EXERCISE REQUIREMENTS >> Only one stretch of the data below should be repeated: the lines from the line containing "nxt_seglo = hwdata;" through the line containing "export DESIGN_NICKNAME = d", inclusive, exactly as they are.

EXTRACTED MATERIAL >>
### src/common/nhp_pkg.sv
/*
  Shared constants for the nibble host port and common scanner: register
  map, instruction fields, scan duty figures and reset values.
  Assumes a 32-bit AHB-Lite register bus decoding the low address byte.
*/
// Summary of operation
// - Bus width chosen only by instruction, never pin.
// - Nibble mode uses only the upper data lines.
// - Byte completes after two nibble transfers.
// - Status read also takes two nibble strobes.
// - Scan 8, 11 or 16 commons per configuration.
// - Two lines only with the 5x8 font.
// - Five segments per character position, 40 total.
// - Every cell includes a cursor row.
// - Instruction selects lines and font for scanning.
// - Width bit 0 nibbles, 1 full bytes.
// - Line-count bit 1 two lines, 0 one.
// - Font bit 0 5x8, 1 5x10.
// - Status top bit is busy; busy refuses writes.
package nhp_pkg;
  localparam int unsigned SYNC_W = 11;
  // Register byte offsets on the bus.
  localparam logic [7:0] OFF_CONFIG = 8'h00;
  localparam logic [7:0] OFF_STATUS = 8'h04;
  localparam logic [7:0] OFF_RXDATA = 8'h08;
  localparam logic [7:0] OFF_TXDATA = 8'h0C;
  localparam logic [7:0] OFF_SEGLO  = 8'h10;
  localparam logic [7:0] OFF_SEGHI  = 8'h14;
  localparam logic [7:0] OFF_SCAN   = 8'h18;
  // Configuration instruction layout.
  localparam logic [2:0] FS_OPCODE = 3'h1;
  localparam int unsigned FS_OP_LSB = 5;
  localparam int unsigned FS_WIDTH  = 4;
  localparam int unsigned FS_LINES  = 3;
  localparam int unsigned FS_FONT   = 2;
  localparam int unsigned BUSY_BIT  = 7;
  localparam int unsigned RX_VALID_BIT = 31;
  // Common counts per configuration, each including the cursor row.
  localparam logic [4:0] NCOM_1L_5X8  = 5'h08;
  localparam logic [4:0] NCOM_1L_5X10 = 5'h0B;
  localparam logic [4:0] NCOM_2L_5X8  = 5'h10;
  localparam int unsigned SEG_N  = 40;
  localparam int unsigned COM_N  = 16;
  // Reset leaves the port in full-byte mode, one line, 5x8.
  localparam logic RST_WIDTH8 = 1'b1;
  localparam logic RST_LINES2 = 1'b0;
  localparam logic RST_FONT10 = 1'b0;
  localparam logic [7:0] OE_UPPER = 8'hF0;
  localparam logic [7:0] OE_ALL   = 8'hFF;
endpackage

### src/common/nhp_if.sv
/*
  Valid/ready stream carrying one received byte and its select flag.
  Assumes both ends run on the same clock.
*/
`timescale 1ns/1ns
`default_nettype none
interface nhp_if #(parameter int unsigned W = 9);
  logic         valid;
  logic         ready;
  logic [W-1:0] data;
  modport src (output valid, output data, input ready);
  modport snk (input valid, input data, output ready);
endinterface
`default_nettype wire

### src/hw/nhp_buf.sv
/*
  Small FIFO between the host port and the register bus.
  Assumes one clock and a power-of-two depth.
*/
`timescale 1ns/1ns
`default_nettype none
module nhp_buf #(
  parameter int unsigned W     = 9,
  parameter int unsigned DEPTH = 2
) (
  // Clock and reset
  input  wire logic ref_clk,
  input  wire logic reset_n,
  // Streams
  nhp_if.snk        wr,
  nhp_if.src        rd
);
  localparam int unsigned AW = (DEPTH > 1) ? $clog2(DEPTH) : 1;
  if (DEPTH < 2 || (DEPTH & (DEPTH - 1)) != 0)
  begin : g_bad_depth
    $error("nhp_buf depth must be a power of two of at least two");
  end

  logic [W-1:0]  mem_ff [DEPTH];
  logic [AW-1:0] wptr_ff, nxt_wptr;
  logic [AW-1:0] rptr_ff, nxt_rptr;
  logic [AW:0]   cnt_ff,  nxt_cnt;
  logic          push, pop;

  assign wr.ready = (cnt_ff < (AW + 1)'(DEPTH));
  assign rd.valid = (cnt_ff != '0);
  assign rd.data  = mem_ff[rptr_ff];

  always_comb
  begin
    push     = wr.valid & wr.ready;
    pop      = rd.valid & rd.ready;
    nxt_wptr = push ? wptr_ff + 1'b1 : wptr_ff;
    nxt_rptr = pop ? rptr_ff + 1'b1 : rptr_ff;
    nxt_cnt  = cnt_ff + (AW + 1)'(push) - (AW + 1)'(pop);
  end

  always_ff @(posedge ref_clk or negedge reset_n)
  begin
    if (!reset_n)
    begin
      wptr_ff <= '0;
      rptr_ff <= '0;
      cnt_ff  <= '0;
    end
    else
    begin
      wptr_ff <= nxt_wptr;
      rptr_ff <= nxt_rptr;
      cnt_ff  <= nxt_cnt;
    end
  end

  // Storage needs no reset; entries are only read once counted.
  always_ff @(posedge ref_clk)
  begin
    if (push)
    begin
      mem_ff[wptr_ff] <= wr.data;
    end
  end
endmodule // nhp_buf
`default_nettype wire

### src/hw/nhp_scan.sv
/*
  Common-line scanner: steps one active common per slot tick.
  Assumes the slot tick is a one-cycle enable on the same clock.
*/
`timescale 1ns/1ns
`default_nettype none
module nhp_scan (
  // Clock and reset
  input  wire logic        ref_clk,
  input  wire logic        reset_n,
  // Control
  input  wire logic        slot_tick,
  input  wire logic [4:0]  ncom,
  // Scan state
  output logic      [3:0]  com_idx_ff,
  output logic      [15:0] com_out_ff
);
  logic [3:0]  nxt_idx;
  logic [15:0] nxt_com;
  logic [4:0]  last;

  always_comb
  begin
    last    = ncom - 5'h01;
    nxt_idx = com_idx_ff;
    if ({1'b0, com_idx_ff} >= last)
    begin
      nxt_idx = slot_tick ? 4'h0 : (({1'b0, com_idx_ff} > last) ? 4'h0 : com_idx_ff);
    end
    else if (slot_tick)
    begin
      nxt_idx = com_idx_ff + 4'h1;
    end
    nxt_com = 16'h0001 << nxt_idx;
  end

  always_ff @(posedge ref_clk or negedge reset_n)
  begin
    if (!reset_n)
    begin
      com_idx_ff <= 4'h0;
      com_out_ff <= 16'h0001;
    end
    else
    begin
      com_idx_ff <= nxt_idx;
      com_out_ff <= nxt_com;
    end
  end
endmodule // nhp_scan
`default_nettype wire

### src/hw/nhp_top.sv
/*
  Nibble/byte host port with configuration decode, receive buffer,
  AHB-Lite register slave and common scanning.
  Assumes the host strobe pins are asynchronous and the AHB master is
  the only one on the bus.
*/
`timescale 1ns/1ns
`default_nettype none
module nhp_top #(
  parameter int unsigned SLOT_CYCLES = 1000
) (
  // Clock and reset
  input  wire logic        ref_clk,
  input  wire logic        reset_n,
  // AHB-Lite slave
  input  wire logic        hsel,
  input  wire logic [31:0] haddr,
  input  wire logic [1:0]  htrans,
  input  wire logic        hwrite,
  input  wire logic [2:0]  hsize,
  input  wire logic [31:0] hwdata,
  input  wire logic        hready,
  output logic             hreadyout,
  output logic      [31:0] hrdata,
  output logic             hresp,
  // Host pins
  input  wire logic        register_select_strobe,
  input  wire logic        read_write_select,
  input  wire logic        pin_e,
  input  wire logic [7:0]  pin_db_in,
  output logic      [7:0]  pin_db_out,
  output logic      [7:0]  pin_db_oe,
  // Display drive
  output logic      [15:0] com_out,
  output logic      [39:0] seg_out
);
  localparam int unsigned CW = $clog2(SLOT_CYCLES + 1);
  if (SLOT_CYCLES < 2)
  begin : g_bad_slot
    $error("nhp_top slot length must be at least two cycles");
  end

  function automatic logic [4:0] ncom_of(input logic lines2, input logic font10);
    // two lines force the 5x8 font
    if (lines2)
      return nhp_pkg::NCOM_2L_5X8;
    else if (font10)
      return nhp_pkg::NCOM_1L_5X10;
    else
      return nhp_pkg::NCOM_1L_5X8;
  endfunction

  // ----------------------------------------------------------------
  // Pin synchronisers
  // ----------------------------------------------------------------
  logic [nhp_pkg::SYNC_W-1:0] sy1_ff, sy2_ff;
  logic e_d_ff;
  logic rs_s, rw_s, e_s, e_fall;
  logic [7:0] db_s;

  always_ff @(posedge ref_clk or negedge reset_n)
  begin
    if (!reset_n)
    begin
      sy1_ff <= '0;
      sy2_ff <= '0;
      e_d_ff <= 1'b0;
    end
    else
    begin
      sy1_ff <= {register_select_strobe, read_write_select, pin_e, pin_db_in};
      sy2_ff <= sy1_ff;
      e_d_ff <= sy2_ff[8];
    end
  end

  assign rs_s   = sy2_ff[10];
  assign rw_s   = sy2_ff[9];
  assign e_s    = sy2_ff[8];
  assign db_s   = sy2_ff[7:0];
  assign e_fall = e_d_ff & ~e_s;

  // ----------------------------------------------------------------
  // Receive buffer
  // ----------------------------------------------------------------
  nhp_if #(.W(9)) rx_in ();
  nhp_if #(.W(9)) rx_out ();

  nhp_buf #(.W(9), .DEPTH(2)) u_buf (
    .ref_clk (ref_clk),
    .reset_n (reset_n),
    .wr      (rx_in),
    .rd      (rx_out)
  );

  // ----------------------------------------------------------------
  // Host port
  // ----------------------------------------------------------------
  logic       bus_width_select_ff, nxt_width8;
  logic       lines2_ff, nxt_lines2;
  logic       font10_ff, nxt_font10;
  logic       phase_ff, nxt_phase;
  logic [3:0] hinib_ff, nxt_hinib;
  logic       busy_ff, nxt_busy;
  logic [6:0] ram_pointer_ff, nxt_ptr;
  logic [7:0] db_out_ff, nxt_db_out;
  logic [7:0] db_oe_ff, nxt_db_oe;
  logic       wr_done, accept, fs, busy_indication;
  logic [7:0] wr_byte, rd_byte;
  logic       wr_pend_ff, nxt_wr_pend;
  logic [7:0] wr_addr_ff, nxt_wr_addr;
  logic [7:0] tx_ff, nxt_tx;
  logic       sw_status;

  assign sw_status       = wr_pend_ff && (wr_addr_ff == nhp_pkg::OFF_STATUS);
  // Back-pressure from the buffer shows to the host as busy.
  assign busy_indication = busy_ff | ~rx_in.ready;
  assign rx_in.valid     = accept;
  assign rx_in.data      = {rs_s, wr_byte};

  always_comb
  begin
    nxt_width8 = bus_width_select_ff;
    nxt_lines2 = lines2_ff;
    nxt_font10 = font10_ff;
    nxt_phase  = phase_ff;
    nxt_hinib  = hinib_ff;
    nxt_ptr    = sw_status ? hwdata[6:0] : ram_pointer_ff;
    wr_done    = 1'b0;
    wr_byte    = 8'h00;
    if (e_fall && !rw_s)
    begin
      if (bus_width_select_ff)
      begin
        wr_done = 1'b1;
        wr_byte = db_s;
      end
      else if (!phase_ff)
      begin
        nxt_hinib = db_s[7:4];
        nxt_phase = 1'b1;
      end
      else
      begin
        wr_done   = 1'b1;
        wr_byte   = {hinib_ff, db_s[7:4]};
        nxt_phase = 1'b0;
      end
    end
    if (e_fall && rw_s && !bus_width_select_ff)
    begin
      nxt_phase = ~phase_ff;
    end
    accept = wr_done & ~busy_indication;
    fs = accept && !rs_s
      && (wr_byte[nhp_pkg::FS_OP_LSB +: 3] == nhp_pkg::FS_OPCODE);
    if (fs)
    begin
      nxt_width8 = wr_byte[nhp_pkg::FS_WIDTH];
      nxt_lines2 = wr_byte[nhp_pkg::FS_LINES];
      nxt_font10 = wr_byte[nhp_pkg::FS_FONT];
    end
    // host waits out busy; hardware set wins over clear
    nxt_busy = accept | (sw_status ? hwdata[nhp_pkg::BUSY_BIT] : busy_ff);
    // busy in the top status bit
    rd_byte    = rs_s ? tx_ff : {busy_indication, ram_pointer_ff};
    nxt_db_out = 8'h00;
    nxt_db_oe  = 8'h00;
    if (e_s && rw_s)
    begin
      if (bus_width_select_ff)
      begin
        nxt_db_out = rd_byte;
        nxt_db_oe  = nhp_pkg::OE_ALL;
      end
      // only upper lines driven in nibble mode
      else
      begin
        nxt_db_out = {phase_ff ? rd_byte[3:0] : rd_byte[7:4], 4'h0};
        nxt_db_oe  = nhp_pkg::OE_UPPER;
      end
    end
  end

  always_ff @(posedge ref_clk or negedge reset_n)
  begin
    if (!reset_n)
    begin
      bus_width_select_ff <= nhp_pkg::RST_WIDTH8;
      lines2_ff           <= nhp_pkg::RST_LINES2;
      font10_ff           <= nhp_pkg::RST_FONT10;
      phase_ff            <= 1'b0;
      hinib_ff            <= 4'h0;
      busy_ff             <= 1'b0;
      ram_pointer_ff      <= 7'h00;
      db_out_ff           <= 8'h00;
      db_oe_ff            <= 8'h00;
    end
    else
    begin
      bus_width_select_ff <= nxt_width8;
      lines2_ff           <= nxt_lines2;
      font10_ff           <= nxt_font10;
      phase_ff            <= nxt_phase;
      hinib_ff            <= nxt_hinib;
      busy_ff             <= nxt_busy;
      ram_pointer_ff      <= nxt_ptr;
      db_out_ff           <= nxt_db_out;
      db_oe_ff            <= nxt_db_oe;
    end
  end

  assign pin_db_out = db_out_ff;
  assign pin_db_oe  = db_oe_ff;

  // ----------------------------------------------------------------
  // Slot divider and scanner
  // ----------------------------------------------------------------
  logic [CW-1:0] div_ff, nxt_div;
  logic          tick_ff, nxt_tick;
  logic [3:0]    com_idx;
  logic [4:0]    ncom;

  assign ncom = ncom_of(lines2_ff, font10_ff);

  always_comb
  begin
    nxt_tick = (div_ff == CW'(SLOT_CYCLES - 1));
    nxt_div  = nxt_tick ? '0 : div_ff + 1'b1;
  end

  always_ff @(posedge ref_clk or negedge reset_n)
  begin
    if (!reset_n)
    begin
      div_ff  <= '0;
      tick_ff <= 1'b0;
    end
    else
    begin
      div_ff  <= nxt_div;
      tick_ff <= nxt_tick;
    end
  end

  nhp_scan u_scan (
    .ref_clk    (ref_clk),
    .reset_n    (reset_n),
    .slot_tick  (tick_ff),
    .ncom       (ncom),
    .com_idx_ff (com_idx),
    .com_out_ff (com_out)
  );

  // ----------------------------------------------------------------
  // AHB-Lite register slave
  // ----------------------------------------------------------------
  logic [31:0] hrdata_ff, nxt_hrdata;
  logic [31:0] seglo_ff, nxt_seglo;
  logic [7:0]  seghi_ff, nxt_seghi;
  logic        aph;

  always_comb
  begin
    aph          = hsel & hready & htrans[1];
    nxt_wr_pend  = aph & hwrite;
    nxt_wr_addr  = haddr[7:0];
    nxt_hrdata   = 32'h0000_0000;
    nxt_tx       = tx_ff;
    nxt_seglo    = seglo_ff;
    nxt_seghi    = seghi_ff;
    rx_out.ready = 1'b0;
    if (aph && !hwrite)
    begin
      case (haddr[7:0])
        nhp_pkg::OFF_CONFIG: nxt_hrdata[7:0] = {ncom, font10_ff, lines2_ff, bus_width_select_ff};
        nhp_pkg::OFF_STATUS: nxt_hrdata[7:0] = {busy_indication, ram_pointer_ff};
        nhp_pkg::OFF_RXDATA:
        begin
          nxt_hrdata[8:0] = rx_out.data;
          nxt_hrdata[nhp_pkg::RX_VALID_BIT] = rx_out.valid;
          // Reading the word pops it; an empty read returns valid clear.
          rx_out.ready = 1'b1;
        end
        nhp_pkg::OFF_TXDATA: nxt_hrdata[7:0] = tx_ff;
        nhp_pkg::OFF_SEGLO:  nxt_hrdata = seglo_ff;
        nhp_pkg::OFF_SEGHI:  nxt_hrdata[7:0] = seghi_ff;
        nhp_pkg::OFF_SCAN:   nxt_hrdata[3:0] = com_idx;
        default:             nxt_hrdata = 32'h0000_0000;
      endcase
    end
    if (wr_pend_ff)
    begin
      case (wr_addr_ff)
        nhp_pkg::OFF_TXDATA: nxt_tx = hwdata[7:0];
        nhp_pkg::OFF_SEGLO:  nxt_seglo = hwdata;
        nhp_pkg::OFF_SEGHI:  nxt_seghi = hwdata[7:0];
        default:             nxt_tx = tx_ff;
      endcase
    end
  end

  always_ff @(posedge ref_clk or negedge reset_n)
  begin
    if (!reset_n)
    begin
      hrdata_ff  <= 32'h0000_0000;
      wr_pend_ff <= 1'b0;
      wr_addr_ff <= 8'h00;
      tx_ff      <= 8'h00;
      seglo_ff   <= 32'h0000_0000;
      seghi_ff   <= 8'h00;
    end
    else
    begin
      hrdata_ff  <= nxt_hrdata;
      wr_pend_ff <= nxt_wr_pend;
      wr_addr_ff <= nxt_wr_addr;
      tx_ff      <= nxt_tx;
      seglo_ff   <= nxt_seglo;
      seghi_ff   <= nxt_seghi;
    end
  end

  // Zero wait states and OKAY only, so these stay constant.
  assign hreadyout = 1'b1;
  assign hresp     = 1'b0;
  assign hrdata    = hrdata_ff;
  // five segments per position, 40 outputs
  assign seg_out   = {seghi_ff, seglo_ff};
endmodule // nhp_top
`default_nettype wire

### config.mk
export PLATFORM = sky130hd
export DESIGN_NAME = nhp_top
export DESIGN_NICKNAME = d
export VERILOG_FILES = /design/src/common/nhp_pkg.sv /design/src/common/nhp_if.sv /design/src/hw/nhp_buf.sv /design/src/hw/nhp_scan.sv /design/src/hw/nhp_top.sv
export SDC_FILE = /design/constraint.sdc
export NUM_CORES = 1
export LEC_CHECK = 0
export BUFFER_PORTS_ARGS = -buffer_cell sky130_fd_sc_hd__buf_2
export CAP_MARGIN = 5
export CELL_PAD_IN_SITES_DETAIL_PLACEMENT = 1
export CELL_PAD_IN_SITES_GLOBAL_PLACEMENT = 2
export CORE_MARGIN = 4
export CORE_UTILIZATION = 37
export CTS_BUF_LIST = sky130_fd_sc_hd__clkbuf_4
export DETAILED_ROUTE_END_ITERATION = 16
export PLACE_DENSITY_LB_ADDON = 0.1
export RECOVER_POWER = 50
export SLEW_MARGIN = 15
export SYNTH_ARGS = -nofsm -noshare
export SYNTH_HDL_FRONTEND = slang
export SYNTH_SLANG_ARGS = --single-unit
### constraint.sdc
create_clock -name ref_clk -period 2.6 [get_ports ref_clk]
set_input_delay 0.52 -clock ref_clk [delete_from_list [all_inputs] [get_ports ref_clk]]
set_output_delay 0.52 -clock ref_clk [all_outputs]
set_load 0.005 [all_outputs]
# Word level (Yosys, flattened, before mapping)
# Memories as Yosys holds them, arrays and structs flattened.
# Cells that the tools add are included.
# Widths: inputs -> output; s select.
[op_classes]
n_addsub = 7
n_eq_ne = 13
mux = 34
bitwise_logic = 14
n_lt_le_gt_ge = 3
n_reduce_logical = 20
shifts = 1
[ops]
columns = ["operator", "n"]
rows = [
  ["$mux 8", 7],
  ["$eq 8x5->1 const B", 5],
  ["$mux 32", 1],
  ["$pmux 4 s7", 1],
  ["$eq 8x4->1 const B", 3],
  ["$mux 4", 6],
  ["$pmux 4 s6", 1],
  ["$mux 22", 1],
  ["$eq 8x3->1 const B", 2],
  ["$shl 1x4->16 const A", 1],
  ["$mux 1", 12],
  ["$add 10x1->10 const B", 1],
  ["$eq 10x10->1 const B", 1],
  ["$mux 10", 1],
  ["$logic_and 1x1->1", 8],
  ["$logic_not 8->1", 1],
  ["$reduce_and 2->1", 4],
  ["$and 1x1->1", 7],
  ["$ge 4x5->1", 1],
  ["$gt 4x5->1", 1],
  ["$mux 5", 1],
  ["$not 1->1", 5],
  ["$sub 5x1->5 const B", 1],
  ["$add 4x1->4 const B", 1],
  ["12 further kinds", 19],
]
[totals]
out_inout_bits = 106
inputBits = 85
mem_count = 1
word_cells = 118
ram_bits = 18
ff_bits = 179
[mem_list]
columns = ["name", "words", "width", "read_ports", "rd_clocked_by_memory_dff", "write_ports", "line_no", "source"]
rows = [
  ["u_buf.mem_ff", 2, 9, 1, 0, 1, "nhp_buf.sv:24", "logic [W-1:0] mem_ff [DEPTH];"],
]

# Depth between registers and ports, before layout
[depth]
ltp_word = 8
mapped_depth = 9
ltp_nobuf = 9

# Modules after synthesis
# A second synthesis with hierarchy kept.
[hier_totals]
hier_cells = 586
hier_area_um2 = 8032.7
[by_module_without_submodules]
columns = ["mod", "area_per_inst_um2", "cells_per_inst", "seq_area_each_um2", "n_inst"]
rows = [
  ["nhp_top", 6018.3, 437, 3729.8, 1],
  ["nhp_scan", 1147.4, 101, 501.7, 1],
  ["nhp_buf", 867.1, 48, 640.6, 1],
]

# Worst setup path before layout
# Ideal clock, no wire load.
[synth_path]
kind = "reg-to-reg"
start = "register lines2_ff"
end = "register u_scan.com_out_ff[0]"
path_slack_ns = 0.348
setup_ns = 0.082
t_arrival_ns = 2.170
synth_period_minus_slack_ns = 2.252
t_required_ns = 2.518
n_path_buf = 0
stages_incl_launch_ff = 10
cell_sequence = "dfrtp_1 nor2b_4 inv_1 ha_1 nor2b_1 o31a_4 and4b_4 a221oi_4 inv_4 nor3_1"
[synth_via]
elab_chain_cells = 7
elab_cells_between_ends = 8
cone_classes = "1 x add/sub; 2 x order compare; 1 x shift; 4 x mux"
[synth_lines]
columns = ["element", "line_no", "source"]
rows = [
  ["from (decl)", "nhp_top.sv:100", "logic lines2_ff, nxt_lines2;"],
  ["from (signal assigned)", "nhp_top.sv:190", "lines2_ff <= nhp_pkg::RST_LINES2;"],
  ["from (signal assigned)", "nhp_top.sv:202", "lines2_ff <= nxt_lines2;"],
  ["$mux 5 *", "nhp_top.sv:45", "if (lines2)"],
  ["$sub 5x1->5 *", "nhp_scan.sv:24", "last = ncom - 5'h01;"],
  ["$gt 4x5->1", "nhp_scan.sv:28", "nxt_idx = slot_tick ? 4'h0 : (({1'b0, com_idx_ff} > last) ? 4'h0 : com_idx_ff);"],
  ["$mux 4 (2 in series)", "nhp_scan.sv:28", ""],
  ["$mux 4 *", "nhp_scan.sv:26", "if ({1'b0, com_idx_ff} >= last)"],
  ["via u_scan.nxt_idx[2]", "nhp_scan.sv:18", "logic [3:0] nxt_idx;"],
  ["$shl 1x4->16 *", "nhp_scan.sv:34", "nxt_com = 16'h0001 << nxt_idx;"],
  ["via u_scan.nxt_com[0]", "nhp_scan.sv:19", "logic [15:0] nxt_com;"],
  ["to (signal assigned)", "nhp_scan.sv:47", "com_out_ff <= nxt_com;"],
  ["to (decl)", "nhp_scan.sv:16", "output logic [15:0] com_out_ff"],
]
# The timed path passes the listed nets; every way through them passes the cells marked *.
# A chain may end at the register's enable or synchronous reset.

# Final worst setup path
[layout_path]
start = "input haddr[0]"
end = "register u_buf.cnt_ff[1]"
[layout_via]
elab_chain_cells = 5
[layout_lines]
columns = ["element", "line_no", "source"]
rows = [
  ["from (decl)", "nhp_top.sv:17", "input wire logic [31:0] haddr,"],
  ["$eq 8x4->1", "nhp_top.sv:275", "case (haddr[7:0])"],
  ["$mux 1", "nhp_top.sv:275", ""],
  ["$mux 1", "nhp_top.sv:273", "if (aph && !hwrite)"],
  ["$and 1x1->1", "nhp_buf.sv:37", "pop = rd.valid & rd.ready;"],
  ["via u_buf.pop", "nhp_buf.sv:28", "logic push, pop;"],
  ["$sub 2x1->2", "nhp_buf.sv:40", "nxt_cnt = cnt_ff + (AW + 1)'(push) - (AW + 1)'(pop);"],
  ["via u_buf.nxt_cnt[1]", "nhp_buf.sv:27", "logic [AW:0] cnt_ff, nxt_cnt;"],
  ["to (signal assigned)", "nhp_buf.sv:55", "cnt_ff <= nxt_cnt;"],
  ["to (decl)", "nhp_buf.sv:27", ""],
]
# The timed path passes the listed nets, and every way through them passes these cells.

RESPONSE FOR THIS EXERCISE >>
        nhp_pkg::OFF_SEGLO:  nxt_seglo = hwdata;
        nhp_pkg::OFF_SEGHI:  nxt_seghi = hwdata[7:0];
        default:             nxt_tx = tx_ff;
      endcase
    end
  end

  always_ff @(posedge ref_clk or negedge reset_n)
  begin
    if (!reset_n)
    begin
      hrdata_ff  <= 32'h0000_0000;
      wr_pend_ff <= 1'b0;
      wr_addr_ff <= 8'h00;
      tx_ff      <= 8'h00;
      seglo_ff   <= 32'h0000_0000;
      seghi_ff   <= 8'h00;
    end
    else
    begin
      hrdata_ff  <= nxt_hrdata;
      wr_pend_ff <= nxt_wr_pend;
      wr_addr_ff <= nxt_wr_addr;
      tx_ff      <= nxt_tx;
      seglo_ff   <= nxt_seglo;
      seghi_ff   <= nxt_seghi;
    end
  end

  // Zero wait states and OKAY only, so these stay constant.
  assign hreadyout = 1'b1;
  assign hresp     = 1'b0;
  assign hrdata    = hrdata_ff;
  // five segments per position, 40 outputs
  assign seg_out   = {seghi_ff, seglo_ff};
endmodule // nhp_top
`default_nettype wire

### config.mk
export PLATFORM = sky130hd
export DESIGN_NAME = nhp_top
export DESIGN_NICKNAME = d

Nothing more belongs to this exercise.